Bild: Gedenken an Jo Cox
Birstall afp | Nach dem tödlichen Angriff auf die Parlamentsabgeordnete Jo
Cox hält die Politik in Großbritannien inne. Eine Woche vor dem Referendum
über den Verbleib in der EU sagten die Vertreter beider Lager für Freitag
alle Veranstaltungen ab. Bürger und Politiker gedachten der
Parlamentarierin am Donnerstagabend mit Mahnwachen und Blumen. Über den
Tatverdächtigen wurden Einzelheiten bekannt: Er soll psychisch krank sein
und Sympathien für Neonazis hegen.
„Hass wird niemals Probleme lösen“, sagte Labour-Chef Jeremy Corbyn bei
einer Mahnwache für seine getötete Parteikollegin. Auf dem britischen
Parlament wurde die Flagge auf Halbmast gesetzt. Premierminister David
Cameron würdigte Cox als „Politikerin mit großer Leidenschaft und großem
Herzen“. Er begrüßte die Unterbrechung der Referendums-Kampagne: „Es ist
richtig, dass nach dem schrecklichen Angriff auf Jo Cox die gesamte
Kampagne ausgesetzt ist.“ Die 41-Jährige hatte wie die meisten
Labour-Abgeordneten für den EU-Verbleib geworben.

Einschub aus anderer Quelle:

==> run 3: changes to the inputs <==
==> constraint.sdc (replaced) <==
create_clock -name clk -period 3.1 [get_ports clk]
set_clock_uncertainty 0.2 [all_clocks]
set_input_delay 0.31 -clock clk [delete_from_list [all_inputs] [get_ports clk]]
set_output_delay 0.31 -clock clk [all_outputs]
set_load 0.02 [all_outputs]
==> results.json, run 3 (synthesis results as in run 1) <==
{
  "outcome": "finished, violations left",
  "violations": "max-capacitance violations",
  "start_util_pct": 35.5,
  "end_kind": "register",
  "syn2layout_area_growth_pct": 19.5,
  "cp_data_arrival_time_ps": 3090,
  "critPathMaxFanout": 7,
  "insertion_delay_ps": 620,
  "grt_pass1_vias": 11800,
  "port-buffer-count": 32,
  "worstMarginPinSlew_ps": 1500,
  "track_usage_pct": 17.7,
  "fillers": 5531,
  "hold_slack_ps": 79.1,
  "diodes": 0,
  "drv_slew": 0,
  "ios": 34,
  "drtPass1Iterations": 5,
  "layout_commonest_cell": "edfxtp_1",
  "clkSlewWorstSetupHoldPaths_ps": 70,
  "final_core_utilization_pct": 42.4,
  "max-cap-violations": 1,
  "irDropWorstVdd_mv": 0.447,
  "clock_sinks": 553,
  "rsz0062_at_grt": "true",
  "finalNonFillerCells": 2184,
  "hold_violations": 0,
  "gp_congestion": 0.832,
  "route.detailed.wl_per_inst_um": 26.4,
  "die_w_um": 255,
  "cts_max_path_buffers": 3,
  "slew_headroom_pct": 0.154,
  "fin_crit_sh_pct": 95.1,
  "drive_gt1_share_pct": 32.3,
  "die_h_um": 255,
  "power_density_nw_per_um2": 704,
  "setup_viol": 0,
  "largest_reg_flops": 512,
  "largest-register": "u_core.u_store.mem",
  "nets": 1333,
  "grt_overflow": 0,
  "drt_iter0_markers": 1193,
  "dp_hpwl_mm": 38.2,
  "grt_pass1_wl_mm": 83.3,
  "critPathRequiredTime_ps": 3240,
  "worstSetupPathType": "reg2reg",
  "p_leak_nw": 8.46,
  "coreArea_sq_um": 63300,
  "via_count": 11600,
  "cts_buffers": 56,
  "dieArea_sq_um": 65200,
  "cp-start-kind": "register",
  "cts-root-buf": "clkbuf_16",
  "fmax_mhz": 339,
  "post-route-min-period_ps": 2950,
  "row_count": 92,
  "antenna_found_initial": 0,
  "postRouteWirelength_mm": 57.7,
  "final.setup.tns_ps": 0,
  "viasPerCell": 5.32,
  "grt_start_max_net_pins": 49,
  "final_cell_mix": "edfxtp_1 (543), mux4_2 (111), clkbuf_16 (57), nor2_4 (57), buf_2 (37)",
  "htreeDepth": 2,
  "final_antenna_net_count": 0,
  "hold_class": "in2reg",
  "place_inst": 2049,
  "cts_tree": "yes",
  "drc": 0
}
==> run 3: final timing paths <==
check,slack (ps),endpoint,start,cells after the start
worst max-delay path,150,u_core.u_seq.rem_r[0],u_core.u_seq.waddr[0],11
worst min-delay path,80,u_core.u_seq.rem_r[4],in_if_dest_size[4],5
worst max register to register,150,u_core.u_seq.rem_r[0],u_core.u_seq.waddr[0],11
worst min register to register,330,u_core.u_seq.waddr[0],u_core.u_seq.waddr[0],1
`src/sv/spc_pkg.sv`:
```
`timescale 1ns / 1ps
// Shared types, codes and constants of the shutter position controller.
// No dependencies; every other file of the block imports this package.
package spc_pkg;

    // Highest known level: 0 is fully open, FULL_LEVEL is fully closed.
    localparam int FULL_LEVEL = 100;

    localparam logic [6:0] LVL_FULL    = 7'(FULL_LEVEL);
    localparam logic [6:0] LVL_UNKNOWN = 7'(FULL_LEVEL + 1);
    localparam logic [7:0] LVL_IN_FULL = 8'(FULL_LEVEL);

    localparam logic [23:0] MAX24 = 24'hFF_FFFF;
    localparam logic [15:0] MAX16 = 16'hFFFF;

    // Phase codes.
    localparam logic [2:0] PH_IDLE   = 3'd0;
    localparam logic [2:0] PH_HOMING = 3'd1;
    localparam logic [2:0] PH_CALIB  = 3'd2;
    localparam logic [2:0] PH_TARGET = 3'd3;
    localparam logic [2:0] PH_NORMAL = 3'd4;

    // Relay command codes.
    localparam logic [1:0] RELAY_NONE = 2'd0;
    localparam logic [1:0] RELAY_UP   = 2'd1;
    localparam logic [1:0] RELAY_DOWN = 2'd2;
    localparam logic [1:0] RELAY_HALT = 2'd3;

    // Operation codes of an input word.
    localparam logic [1:0] OP_TICK = 2'd0;
    localparam logic [1:0] OP_SET  = 2'd1;
    localparam logic [1:0] OP_STOP = 2'd2;
    localparam logic [1:0] OP_LOAD = 2'd3;

    // Register indexes on the configuration port.
    localparam logic [1:0] REG_COURSE = 2'd0;
    localparam logic [1:0] REG_CALIB  = 2'd1;
    localparam logic [1:0] REG_STEP   = 2'd2;
    localparam logic [1:0] REG_SAFETY = 2'd3;

    typedef struct packed {
        logic [23:0] course_time;
        logic [23:0] calibration_time;
        logic [23:0] step_time;
        logic [15:0] rest_time;
    } spc_cfg_t;

    typedef struct packed {
        logic [2:0]  phase;
        logic        moving_down;
        logic [6:0]  position;
        logic [6:0]  target;
        logic        safety_active;
        logic [15:0] safety_elapsed;
        logic [23:0] phase_elapsed;
    } spc_state_t;

    typedef struct packed {
        logic [1:0] relay_command;
        logic       save_strobe;
        logic [6:0] saved_level;
    } spc_result_t;

endpackage

```
`src/sv/shutter_position_controller_core.sv`:
```
`timescale 1ns / 1ps
// Top level of the time-based shutter position controller.
// Depends on spc_pkg, spc_regs (configuration port) and spc_step (per-word logic).

// The controller takes one input word per clock cycle while in_ready is high and returns exactly one result
// word for each: a word is processed in the cycle it is accepted, the controller state
// registers update at that edge, and the result lands in an output register on the
// next cycle. in_ready stays high while that output register is empty or being drained,
// so a stalled consumer only holds the input back once a result is actually waiting.
// Time advances one millisecond per tick word (op 0); set-level (op 1), stop (op 2) and
// load-stored-level (op 3) words change the target or position and return relay
// command none. An unknown position is resolved by driving up for course plus
// calibration time; each level step takes step_time ticks, reaching an end stop adds a
// calibration overrun, and every halt is followed by a relay rest of rest_time ticks.
// Registers sit on the APB-style port at byte addresses 0 (course_time), 4
// (calibration_time), 8 (step_time) and 12 (rest_time); write them only while the
// controller is idle with no result outstanding.
module shutter_position_controller_core (
    input  logic        clk,
    input  logic        rst_n,
    // Configuration port.
    input  logic        psel,
    input  logic        penable,
    input  logic        pwrite,
    input  logic [3:0]  paddr,
    input  logic [31:0] pwdata,
    output logic [31:0] prdata,
    output logic        pready,
    // Input channel.
    input  logic        in_valid,
    output logic        in_ready,
    input  logic [1:0]  op,
    input  logic [7:0]  level_value,
    // Output channel.
    output logic        out_valid,
    input  logic        out_ready,
    output logic [1:0]  relay_command,
    output logic        save_strobe,
    output logic [6:0]  saved_level,
    output logic        is_idle,
    output logic [6:0]  current_level
);
    import spc_pkg::*;

    spc_cfg_t    cfg;
    spc_state_t  state_reg;
    spc_state_t  state_next;
    spc_result_t step_res;
    logic        in_fire;

    // Output register; the payload needs no reset.
    logic        out_valid_reg;
    spc_result_t res_reg;
    logic        idle_reg;
    logic [6:0]  level_reg;

    spc_regs u_regs (
        .clk     (clk),
        .rst_n   (rst_n),
        .psel    (psel),
        .penable (penable),
        .pwrite  (pwrite),
        .paddr   (paddr),
        .pwdata  (pwdata),
        .prdata  (prdata),
        .pready  (pready),
        .cfg     (cfg)
    );

    spc_step u_step (
        .cfg         (cfg),
        .cur         (state_reg),
        .op          (op),
        .level_value (level_value),
        .nxt         (state_next),
        .res         (step_res)
    );

    // A new word may enter whenever the output register is free or emptying this cycle.
    assign in_ready = !out_valid_reg || out_ready;
    assign in_fire  = in_valid && in_ready;

    always_ff @(posedge clk or negedge rst_n)
    begin
        if (!rst_n)
        begin
            state_reg.phase          <= PH_IDLE;
            state_reg.moving_down    <= 1'b0;
            state_reg.position       <= LVL_UNKNOWN;
            state_reg.target         <= LVL_UNKNOWN;
            state_reg.safety_active  <= 1'b0;
            state_reg.safety_elapsed <= 16'd0;
            state_reg.phase_elapsed  <= 24'd0;
            out_valid_reg            <= 1'b0;
        end
        else
        begin
            if (in_fire)
            begin
                state_reg <= state_next;
            end
            if (in_fire)
            begin
                out_valid_reg <= 1'b1;
            end
            else if (out_ready)
            begin
                out_valid_reg <= 1'b0;
            end
        end
    end

    always_ff @(posedge clk)
    begin
        if (in_fire)
        begin
            res_reg   <= step_res;
            idle_reg  <= (state_next.phase == PH_IDLE);
            level_reg <= state_next.position;
        end
    end

    assign out_valid     = out_valid_reg;
    assign relay_command = res_reg.relay_command;
    assign save_strobe   = res_reg.save_strobe;
    assign saved_level   = res_reg.saved_level;
    assign is_idle       = idle_reg;
    assign current_level = level_reg;

endmodule

```
`src/sv/spc_regs.sv`:
```
`timescale 1ns / 1ps
// Configuration register file of the shutter position controller on an APB-style port.
// Depends on spc_pkg for the register indexes and the configuration struct.
module spc_regs (
    input  logic              clk,
    input  logic              rst_n,
    input  logic              psel,
    input  logic              penable,
    input  logic              pwrite,
    input  logic [3:0]        paddr,
    input  logic [31:0]       pwdata,
    output logic [31:0]       prdata,
    output logic              pready,
    output spc_pkg::spc_cfg_t cfg
);
    import spc_pkg::*;

    spc_cfg_t   cfg_reg;
    logic       wr_en;
    logic [1:0] reg_index;

    assign pready    = 1'b1;
    assign reg_index = paddr[3:2];
    assign wr_en     = psel && penable && pwrite && pready;
    assign cfg       = cfg_reg;

    always_ff @(posedge clk or negedge rst_n)
    begin
        if (!rst_n)
        begin
            cfg_reg.course_time      <= 24'd30000;
            cfg_reg.calibration_time <= 24'd3000;
            cfg_reg.step_time        <= 24'd300;
            cfg_reg.rest_time        <= 16'd1000;
        end
        else if (wr_en)
        begin
            case (reg_index)
                REG_COURSE: cfg_reg.course_time      <= pwdata[23:0];
                REG_CALIB:  cfg_reg.calibration_time <= pwdata[23:0];
                REG_STEP:   cfg_reg.step_time        <= pwdata[23:0];
                REG_SAFETY: cfg_reg.rest_time        <= pwdata[15:0];
                default:    cfg_reg.rest_time        <= cfg_reg.rest_time;
            endcase
        end
    end

    always_comb
    begin
        case (reg_index)
            REG_COURSE: prdata = {8'd0, cfg_reg.course_time};
            REG_CALIB:  prdata = {8'd0, cfg_reg.calibration_time};
            REG_STEP:   prdata = {8'd0, cfg_reg.step_time};
            REG_SAFETY: prdata = {16'd0, cfg_reg.rest_time};
            default:    prdata = 32'd0;
        endcase
    end

endmodule

```
`src/sv/spc_step.sv`:
```
`timescale 1ns / 1ps
// Next-state and result logic of the shutter position controller for one input word.
// Depends on spc_pkg for codes, constants and the state, config and result structs.
module spc_step (
    input  spc_pkg::spc_cfg_t    cfg,
    input  spc_pkg::spc_state_t  cur,
    input  logic [1:0]           op,
    input  logic [7:0]           level_value,
    output spc_pkg::spc_state_t  nxt,
    output spc_pkg::spc_result_t res
);
    import spc_pkg::*;

    logic [15:0] se_inc;
    logic [23:0] pe_inc;
    logic [24:0] homing_sum;
    logic [23:0] homing_time;
    logic [6:0]  stepped_pos;
    logic        leaves_range;
    logic        set_down;

    assign se_inc      = (cur.safety_elapsed < MAX16) ? cur.safety_elapsed + 16'd1
                                                      : cur.safety_elapsed;
    assign pe_inc      = (cur.phase_elapsed < MAX24) ? cur.phase_elapsed + 24'd1
                                                     : cur.phase_elapsed;
    assign homing_sum  = {1'b0, cfg.course_time} + {1'b0, cfg.calibration_time};
    assign homing_time = homing_sum[24] ? MAX24 : homing_sum[23:0];
    assign stepped_pos = cur.moving_down ? cur.position + 7'd1 : cur.position - 7'd1;
    assign leaves_range = (!cur.moving_down && cur.position == 7'd0) ||
                          (cur.moving_down && cur.position >= LVL_FULL);
    assign set_down    = level_value > {1'b0, cur.position};

    always_comb
    begin
        nxt = cur;
        res = '{relay_command: RELAY_NONE, save_strobe: 1'b0, saved_level: 7'd0};

        case (op)
            OP_TICK:
            begin
                nxt.safety_elapsed = se_inc;
                nxt.phase_elapsed  = pe_inc;
                if (cur.safety_active)
                begin
                    if (se_inc >= cfg.rest_time)
                        nxt.safety_active = 1'b0;
                end
                else if (cur.position == LVL_UNKNOWN)
                begin
                    if (cur.phase != PH_HOMING)
                    begin
                        res.relay_command = RELAY_UP;
                        nxt.phase         = PH_HOMING;
                        nxt.phase_elapsed = 24'd0;
                    end
                    else if (pe_inc >= homing_time)
                    begin
                        res.relay_command  = RELAY_HALT;
                        nxt.safety_active  = 1'b1;
                        nxt.safety_elapsed = 16'd0;
                        nxt.phase          = PH_IDLE;
                        nxt.position       = 7'd0;
                        res.save_strobe    = 1'b1;
                        res.saved_level    = 7'd0;
                    end
                end
                else if (cur.phase == PH_IDLE && cur.target == LVL_UNKNOWN)
                begin
                    nxt.phase_elapsed = pe_inc;
                end
                else if (cur.phase == PH_CALIB)
                begin
                    if (pe_inc >= cfg.calibration_time)
                    begin
                        res.relay_command  = RELAY_HALT;
                        nxt.safety_active  = 1'b1;
                        nxt.safety_elapsed = 16'd0;
                        nxt.phase          = PH_IDLE;
                        res.save_strobe    = 1'b1;
                        res.saved_level    = cur.position;
                    end
                end
                else if (cur.phase == PH_IDLE)
                begin
                    // Starting a move: the stored level is no longer trustworthy.
                    res.save_strobe   = 1'b1;
                    res.saved_level   = LVL_UNKNOWN;
                    nxt.moving_down   = cur.target > cur.position;
                    res.relay_command = (cur.target > cur.position) ? RELAY_DOWN : RELAY_UP;
                    nxt.phase         = PH_TARGET;
                    nxt.phase_elapsed = 24'd0;
                end
                else if (pe_inc >= cfg.step_time)
                begin
                    nxt.phase_elapsed = 24'd0;
                    if (leaves_range)
                    begin
                        nxt.position       = LVL_UNKNOWN;
                        res.relay_command  = RELAY_HALT;
                        nxt.safety_active  = 1'b1;
                        nxt.safety_elapsed = 16'd0;
                        nxt.phase          = PH_IDLE;
                        nxt.target         = LVL_UNKNOWN;
                        res.save_strobe    = 1'b1;
                        res.saved_level    = LVL_UNKNOWN;
                    end
                    else
                    begin
                        nxt.position = stepped_pos;
                        if (stepped_pos == 7'd0 || stepped_pos == LVL_FULL)
                        begin
                            nxt.phase = PH_CALIB;
                            if (stepped_pos == cur.target)
                                nxt.target = LVL_UNKNOWN;
                        end
                        else if (cur.phase == PH_NORMAL)
                        begin
                            res.relay_command  = RELAY_HALT;
                            nxt.safety_active  = 1'b1;
                            nxt.safety_elapsed = 16'd0;
                            nxt.phase          = PH_IDLE;
                            if (cur.target == LVL_UNKNOWN)
                            begin
                                res.save_strobe = 1'b1;
                                res.saved_level = stepped_pos;
                            end
                        end
                        else if (cur.phase == PH_TARGET && stepped_pos == cur.target)
                        begin
                            res.relay_command  = RELAY_HALT;
                            nxt.safety_active  = 1'b1;
                            nxt.safety_elapsed = 16'd0;
                            nxt.phase          = PH_IDLE;
                            nxt.target         = LVL_UNKNOWN;
                            res.save_strobe    = 1'b1;
                            res.saved_level    = stepped_pos;
                        end
                    end
                end
            end
            OP_SET:
            begin
                if (level_value <= LVL_IN_FULL &&
                    !(cur.phase == PH_IDLE && level_value[6:0] == cur.position) &&
                    !((cur.phase == PH_TARGET || cur.phase == PH_NORMAL) &&
                      level_value[6:0] == cur.target))
                begin
                    nxt.target = level_value[6:0];
                    if (cur.phase == PH_TARGET && set_down != cur.moving_down)
                        nxt.phase = PH_NORMAL;
                end
            end
            OP_STOP:
            begin
                if (cur.phase != PH_IDLE)
                begin
                    nxt.target = LVL_UNKNOWN;
                    if (cur.phase == PH_TARGET)
                        nxt.phase = PH_NORMAL;
                end
            end
            OP_LOAD:
            begin
                nxt.position = (level_value > LVL_IN_FULL) ? LVL_UNKNOWN : level_value[6:0];
            end
            default:
            begin
                nxt = cur;
            end
        endcase
    end

endmodule
```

Die Behörden hielten sich mit Angaben zum Verlauf der Tat und zu den
möglichen Beweggründen des Täters zurück. Am Tatort seien eine Schusswaffe
und andere Waffen sichergestellt worden, teilte die Polizei mit. Britische
Medien berichteten unter Berufung auf Zeugen, der Täter habe auf Cox
eingestochen und dann auf sie geschossen.
Dabei ging der Mann offenbar mit großer Brutalität vor: Er habe der bereits
zu Boden gegangenen Politikerin ins Gesicht geschossen, sagte ein
Augenzeuge – der Café-Besitzer Clarke Rothwell – der BBC. Dabei habe der
Täter „Britain First“ (Großbritannien zuerst) und „Vorrang für das
Vereinigte Königreich“ gerufen – dies sind Slogans der Befürworter eines
EU-Austritts. „Er hat es zwei oder drei Mal gerufen“, sagte Rothwell. „Er
rief es, bevor er auf sie schoss und nachdem er auf sie geschossen hatte.“
Das Southern Poverty Law Center, eine renommierte
Anti-Rassismus-Organisation in den USA, teilte mit, ihm lägen Unterlagen
vor, die den Tatverdächtigen [1][als jahrzehntelangen Unterstützer der
US-Neonazi-Gruppierung National Alliance (NA) auswiesen]. Der Verdächtige
habe die Gruppierung engagiert unterstützt und hunderte Dollar für
Schriftgut der NA ausgegeben, teilte das Zentrum mit. Laut der Zeitung
Daily Telegraph pflegte er auch Kontakte zu einer Pro-Apartheid-Gruppe.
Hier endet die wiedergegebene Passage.